### [WHAT IS EXPECTED]
Please restate, exactly as written, the lines running from the beginning of the material through the line that has "margin | 38 | 0 |" in it.

#### STORED DATA ####

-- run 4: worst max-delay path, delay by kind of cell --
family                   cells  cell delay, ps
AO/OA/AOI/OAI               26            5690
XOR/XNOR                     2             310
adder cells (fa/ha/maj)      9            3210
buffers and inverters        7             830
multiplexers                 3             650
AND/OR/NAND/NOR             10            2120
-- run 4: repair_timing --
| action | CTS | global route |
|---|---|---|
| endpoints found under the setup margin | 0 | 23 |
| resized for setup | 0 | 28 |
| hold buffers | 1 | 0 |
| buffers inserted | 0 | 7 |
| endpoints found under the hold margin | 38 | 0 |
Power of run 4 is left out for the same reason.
`config.mk`:
```
export PLATFORM = sky130hd
export DESIGN_NAME = tmu_top
export DESIGN_NICKNAME = d
export VERILOG_FILES = /design/src/tmu_pix_pkg.sv /design/src/tmu_regs_pkg.sv /design/src/tmu_burst.sv /design/src/tmu_clamp.sv /design/src/tmu_ctlif.sv /design/src/tmu_decay.sv /design/src/tmu_scan.sv /design/src/tmu_texfetch.sv /design/src/tmu_top.sv
export VERILOG_INCLUDE_DIRS = /design/src
export SDC_FILE = /design/constraint.sdc
export NUM_CORES = 2
export LEC_CHECK = 0
export BUFFER_PORTS_ARGS = -buffer_cell sky130_fd_sc_hd__buf_2
export CELL_PAD_IN_SITES_DETAIL_PLACEMENT = 0
export CELL_PAD_IN_SITES_GLOBAL_PLACEMENT = 1
export CORE_MARGIN = 1
export CORE_UTILIZATION = 40
export CTS_CLUSTER_SIZE = 25
export DETAILED_ROUTE_END_ITERATION = 10
export HOLD_SLACK_MARGIN = 0.05
export PLACE_DENSITY = 0.78
export SLEW_MARGIN = 20
export SYNTH_ARGS = -nofsm -noshare
export SYNTH_HDL_FRONTEND = slang
export SYNTH_SLANG_ARGS = --single-unit
```
`constraint.sdc`:
```
create_clock -name sys_clk -period 6.93 [get_ports sys_clk]
set_input_delay 0.3465 -clock sys_clk [delete_from_list [all_inputs] [get_ports sys_clk]]
set_output_delay 0.3465 -clock sys_clk [all_outputs]
set_load 0.02 [all_outputs]
```
// Register file read ports
interface rf_rd_if;
  core_pkg::rsd_t            src1;
  core_pkg::rsd_t            src2;
  logic [core_pkg::XLEN-1:0] q1;               // Valid in same cycle as src1
  logic [core_pkg::XLEN-1:0] q2;

  modport id (
    output src1, src2,
    input  q1, q2
  );

  modport rf (
    input  src1, src2,
    output q1, q2
  );
endinterface

`default_nettype wire

File: src/rtl/rv_pd.sv
`timescale 1ns/1ps
`default_nettype none

module rv_pd #(
  parameter int RF_REGS = 32
)
(
  input  logic            clk_i,
  input  logic            rst_i,
  input  logic            imem_valid_i,
  input  core_pkg::insn_t imem_parcel_i,
  pd_id_if.pd             pd_o
);

  core_pkg::alu_op_t         op_d;
  logic                      use_imm_d;
  logic [core_pkg::XLEN-1:0] imm_d;
  core_pkg::rsd_t            rs1_d;
  core_pkg::rsd_t            rs2_d;
  core_pkg::rsd_t            rd_d;
  logic                      bad_enc;
  logic                      reg_bad;

  //////////////////////////////////////////////////
  // Classify parcel

  always_comb
  begin
    op_d      = core_pkg::ALU_ADD;
    use_imm_d = 1'b0;
    imm_d     = '0;
    rs1_d     = imem_parcel_i.r.rs1;
    rs2_d     = '0;                            // Only OP reads rs2
    rd_d      = imem_parcel_i.r.rd;
    bad_enc   = 1'b0;

    case (imem_parcel_i.r.opcode)
      core_pkg::OPC_OP_IMM:
      begin
        use_imm_d = 1'b1;
        rs1_d     = imem_parcel_i.i.rs1;
        imm_d     = {{20{imem_parcel_i.i.imm[11]}}, imem_parcel_i.i.imm};
        case (imem_parcel_i.i.funct3)
          3'b000: op_d = core_pkg::ALU_ADD;
          3'b010: op_d = core_pkg::ALU_SLT;
          3'b100: op_d = core_pkg::ALU_XOR;
          3'b110: op_d = core_pkg::ALU_OR;
          3'b111: op_d = core_pkg::ALU_AND;
          3'b001:
          begin
            op_d    = core_pkg::ALU_SLL;
            bad_enc = imem_parcel_i.i.imm[11:5] != 7'h00;
          end
          3'b101:
          begin
            op_d    = core_pkg::ALU_SRL;
            bad_enc = imem_parcel_i.i.imm[11:5] != 7'h00; // SRAI rejected here
          end
          default: bad_enc = 1'b1;             // SLTIU
        endcase
      end

      core_pkg::OPC_OP:
      begin
        rs2_d = imem_parcel_i.r.rs2;
        case ({imem_parcel_i.r.funct7, imem_parcel_i.r.funct3})
          {7'h00, 3'b000}: op_d = core_pkg::ALU_ADD;
          {7'h20, 3'b000}: op_d = core_pkg::ALU_SUB;
          {7'h00, 3'b010}: op_d = core_pkg::ALU_SLT;
          {7'h00, 3'b100}: op_d = core_pkg::ALU_XOR;
          {7'h00, 3'b110}: op_d = core_pkg::ALU_OR;
          {7'h00, 3'b111}: op_d = core_pkg::ALU_AND;
          {7'h00, 3'b001}: op_d = core_pkg::ALU_SLL;
          {7'h00, 3'b101}: op_d = core_pkg::ALU_SRL;
          default:         bad_enc = 1'b1;
        endcase
      end

      core_pkg::OPC_LUI:
      begin
        op_d      = core_pkg::ALU_PASSB;
        use_imm_d = 1'b1;
        rs1_d     = '0;
        imm_d     = {imem_parcel_i.u.imm, 12'h000};
      end

      default: bad_enc = 1'b1;
    endcase
  end

  // Unused sources are zero, so checking all three is safe
  assign reg_bad = (32'(rd_d)  >= RF_REGS) ||
                   (32'(rs1_d) >= RF_REGS) ||
                   (32'(rs2_d) >= RF_REGS);

  always_ff @(posedge clk_i)
  begin
    if (rst_i)
      pd_o.valid <= 1'b0;
    else
      pd_o.valid <= imem_valid_i;
  end

  always_ff @(posedge clk_i)
  begin
    pd_o.op      <= op_d;
    pd_o.use_imm <= use_imm_d;
    pd_o.imm     <= imm_d;
    pd_o.rs1     <= rs1_d;
    pd_o.rs2     <= rs2_d;
    pd_o.rd      <= rd_d;
    pd_o.illegal <= bad_enc | reg_bad;
  end

endmodule

`default_nettype wire

File: src/rtl/rv_id.sv
`timescale 1ns/1ps
`default_nettype none

module rv_id (
  input  logic                      clk_i,
  input  logic                      rst_i,
  pd_id_if.id                       pd_i,
  rf_rd_if.id                       rf_o,

  // Write-back for the bypass
  input  logic                      ex_we_i,
  input  core_pkg::rsd_t            ex_dst_i,
  input  logic [core_pkg::XLEN-1:0] ex_r_i,

  output logic                      id_valid_o,
  output core_pkg::alu_op_t         id_op_o,
  output logic [core_pkg::XLEN-1:0] id_opa_o,
  output logic [core_pkg::XLEN-1:0] id_opb_o,
  output core_pkg::rsd_t            id_rd_o,
  output logic                      id_illegal_o
);

  logic [core_pkg::XLEN-1:0] src_a;
  logic [core_pkg::XLEN-1:0] src_b;
  logic [core_pkg::XLEN-1:0] opa_q;
  logic [core_pkg::XLEN-1:0] opb_q;
  logic                      ex_busy;
  logic                      near_a;
  logic                      near_b;
  logic                      near_a_q;
  logic                      near_b_q;

  assign rf_o.src1 = pd_i.rs1;
  assign rf_o.src2 = pd_i.rs2;

  // Result written this cycle is not yet visible in the register file
  assign src_a = (ex_we_i && ex_dst_i == pd_i.rs1) ? ex_r_i : rf_o.q1;
  assign src_b = (ex_we_i && ex_dst_i == pd_i.rs2) ? ex_r_i : rf_o.q2;

  //////////////////////////////////////////////////
  // Dependency on the instruction now in execute
  //
  // Its result lands on ex_r_i one cycle later, exactly when
  // this instruction reaches the ALU, so only a flag is kept

  assign ex_busy = id_valid_o & ~id_illegal_o & (id_rd_o != '0);
  assign near_a  = ex_busy && (id_rd_o == pd_i.rs1);
  assign near_b  = ex_busy && !pd_i.use_imm && (id_rd_o == pd_i.rs2);

  always_ff @(posedge clk_i)
  begin
    if (rst_i)
      id_valid_o <= 1'b0;
    else
      id_valid_o <= pd_i.valid;
  end

  always_ff @(posedge clk_i)
  begin
    id_op_o      <= pd_i.op;
    id_rd_o      <= pd_i.rd;
    id_illegal_o <= pd_i.illegal;
    opa_q        <= src_a;
    opb_q        <= pd_i.use_imm ? pd_i.imm : src_b;
    near_a_q     <= near_a;
    near_b_q     <= near_b;
  end

  assign id_opa_o = near_a_q ? ex_r_i : opa_q;
  assign id_opb_o = near_b_q ? ex_r_i : opb_q;

endmodule

`default_nettype wire

File: src/rtl/rv_regfile.sv
`timescale 1ns/1ps
`default_nettype none

module rv_regfile #(
  parameter int RF_REGS = 32
)
(
  input  logic                      clk_i,
  input  logic                      rst_i,
  rf_rd_if.rf                       rd_i,
  input  logic                      we_i,
  input  core_pkg::rsd_t            dst_i,
  input  logic [core_pkg::XLEN-1:0] d_i
);

  localparam int AW = $clog2(RF_REGS);

  logic [core_pkg::XLEN-1:0] regs [RF_REGS];
  logic                      hit1;
  logic                      hit2;

  always_ff @(posedge clk_i)
  begin
    if (rst_i)
    begin
      for (int n = 0; n < RF_REGS; n++)
        regs[n] <= '0;
    end
    else if (we_i && dst_i != '0)                // x0 stays zero
      regs[dst_i[AW-1:0]] <= d_i;
  end

  // Out of range indices come with an illegal flag, read as zero
  assign hit1 = (rd_i.src1 != '0) && (32'(rd_i.src1) < RF_REGS);
  assign hit2 = (rd_i.src2 != '0) && (32'(rd_i.src2) < RF_REGS);

  assign rd_i.q1 = hit1 ? regs[rd_i.src1[AW-1:0]] : '0;
  assign rd_i.q2 = hit2 ? regs[rd_i.src2[AW-1:0]] : '0;

endmodule

`default_nettype wire

File: src/rtl/rv_ex.sv
`timescale 1ns/1ps
`default_nettype none

module rv_ex (
  input  logic                      clk_i,
  input  logic                      rst_i,

  input  logic                      id_valid_i,
  input  core_pkg::alu_op_t         id_op_i,
  input  logic [core_pkg::XLEN-1:0] id_opa_i,
  input  logic [core_pkg::XLEN-1:0] id_opb_i,
  input  core_pkg::rsd_t            id_rd_i,
  input  logic                      id_illegal_i,

  output logic                      wb_we_o,
  output core_pkg::rsd_t            wb_dst_o,
  output logic [core_pkg::XLEN-1:0] wb_r_o,
  output logic                      illegal_o
);

  logic [core_pkg::XLEN-1:0] alu_r;
  logic [4:0]                shamt;
  logic                      lt;

  assign shamt = id_opb_i[4:0];                  // Upper bits ignored
  assign lt    = $signed(id_opa_i) < $signed(id_opb_i);

  //////////////////////////////////////////////////
  // ALU

  always_comb
  begin
    case (id_op_i)
      core_pkg::ALU_ADD:   alu_r = id_opa_i + id_opb_i;
      core_pkg::ALU_SUB:   alu_r = id_opa_i - id_opb_i;
      core_pkg::ALU_SLT:   alu_r = {{(core_pkg::XLEN-1){1'b0}}, lt};
      core_pkg::ALU_XOR:   alu_r = id_opa_i ^ id_opb_i;
      core_pkg::ALU_OR:    alu_r = id_opa_i | id_opb_i;
      core_pkg::ALU_AND:   alu_r = id_opa_i & id_opb_i;
      core_pkg::ALU_SLL:   alu_r = id_opa_i << shamt;
      core_pkg::ALU_SRL:   alu_r = id_opa_i >> shamt;
      core_pkg::ALU_PASSB: alu_r = id_opb_i;
      default:             alu_r = '0;
    endcase
  end

  //////////////////////////////////////////////////
  // Write-back register

  always_ff @(posedge clk_i)
  begin
    if (rst_i)
    begin
      wb_we_o   <= 1'b0;
      illegal_o <= 1'b0;
    end
    else
    begin
      wb_we_o   <= id_valid_i & ~id_illegal_i & (id_rd_i != '0);
      illegal_o <= id_valid_i &  id_illegal_i;
    end
  end

  always_ff @(posedge clk_i)
  begin
    wb_dst_o <= id_rd_i;
    wb_r_o   <= alu_r;
  end

endmodule

`default_nettype wire

File: src/rtl/rv_core.sv
`timescale 1ns/1ps
`default_nettype none

module rv_core #(
  parameter int RF_REGS = 32                     // 16 for an RV32E style core
)
(
  input  logic        clk_i,
  input  logic        rst_i,

  // Instruction parcels without back-pressure
  input  logic        imem_valid_i,
  input  logic [31:0] imem_parcel_i,

  // Write-back
  output logic        wb_we_o,
  output logic [4:0]  wb_dst_o,
  output logic [31:0] wb_r_o,
  output logic        illegal_o
);

  //////////////////////////////////////////////////
  // Stage links

  pd_id_if pd_id ();
  rf_rd_if rf_rd ();

  logic                      id_valid;
  core_pkg::alu_op_t         id_op;
  logic [core_pkg::XLEN-1:0] id_opa;
  logic [core_pkg::XLEN-1:0] id_opb;
  core_pkg::rsd_t            id_rd;
  logic                      id_illegal;

  rv_pd #(
    .RF_REGS       ( RF_REGS       ) )
  pd_unit (
    .clk_i         ( clk_i         ),
    .rst_i         ( rst_i         ),
    .imem_valid_i  ( imem_valid_i  ),
    .imem_parcel_i ( imem_parcel_i ),
    .pd_o          ( pd_id         ) );

  // Operand fetch with bypass from write-back
  rv_id id_unit (
    .clk_i         ( clk_i         ),
    .rst_i         ( rst_i         ),
    .pd_i          ( pd_id         ),
    .rf_o          ( rf_rd         ),
    .ex_we_i       ( wb_we_o       ),
    .ex_dst_i      ( wb_dst_o      ),
    .ex_r_i        ( wb_r_o        ),
    .id_valid_o    ( id_valid      ),
    .id_op_o       ( id_op         ),
    .id_opa_o      ( id_opa        ),
    .id_opb_o      ( id_opb        ),
    .id_rd_o       ( id_rd         ),
    .id_illegal_o  ( id_illegal    ) );

  rv_regfile #(
    .RF_REGS       ( RF_REGS       ) )
  int_rf (
    .clk_i         ( clk_i         ),
    .rst_i         ( rst_i         ),
    .rd_i          ( rf_rd         ),
    .we_i          ( wb_we_o       ),
    .dst_i         ( wb_dst_o      ),
    .d_i           ( wb_r_o        ) );

  rv_ex ex_unit (
    .clk_i         ( clk_i         ),
    .rst_i         ( rst_i         ),
    .id_valid_i    ( id_valid      ),
    .id_op_i       ( id_op         ),
    .id_opa_i      ( id_opa        ),
    .id_opb_i      ( id_opb        ),
    .id_rd_i       ( id_rd         ),
    .id_illegal_i  ( id_illegal    ),
    .wb_we_o       ( wb_we_o       ),
    .wb_dst_o      ( wb_dst_o      ),
    .wb_r_o        ( wb_r_o        ),
    .illegal_o     ( illegal_o     ) );

endmodule

`default_nettype wire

####

### [WORKED SOLUTION]
-- run 4: worst max-delay path, delay by kind of cell --
family                   cells  cell delay, ps
AO/OA/AOI/OAI               26            5690
XOR/XNOR                     2             310
adder cells (fa/ha/maj)      9            3210
buffers and inverters        7             830
multiplexers                 3             650
AND/OR/NAND/NOR             10            2120
-- run 4: repair_timing --
| action | CTS | global route |
|---|---|---|
| endpoints found under the setup margin | 0 | 23 |
| resized for setup | 0 | 28 |
| hold buffers | 1 | 0 |
| buffers inserted | 0 | 7 |
| endpoints found under the hold margin | 38 | 0 |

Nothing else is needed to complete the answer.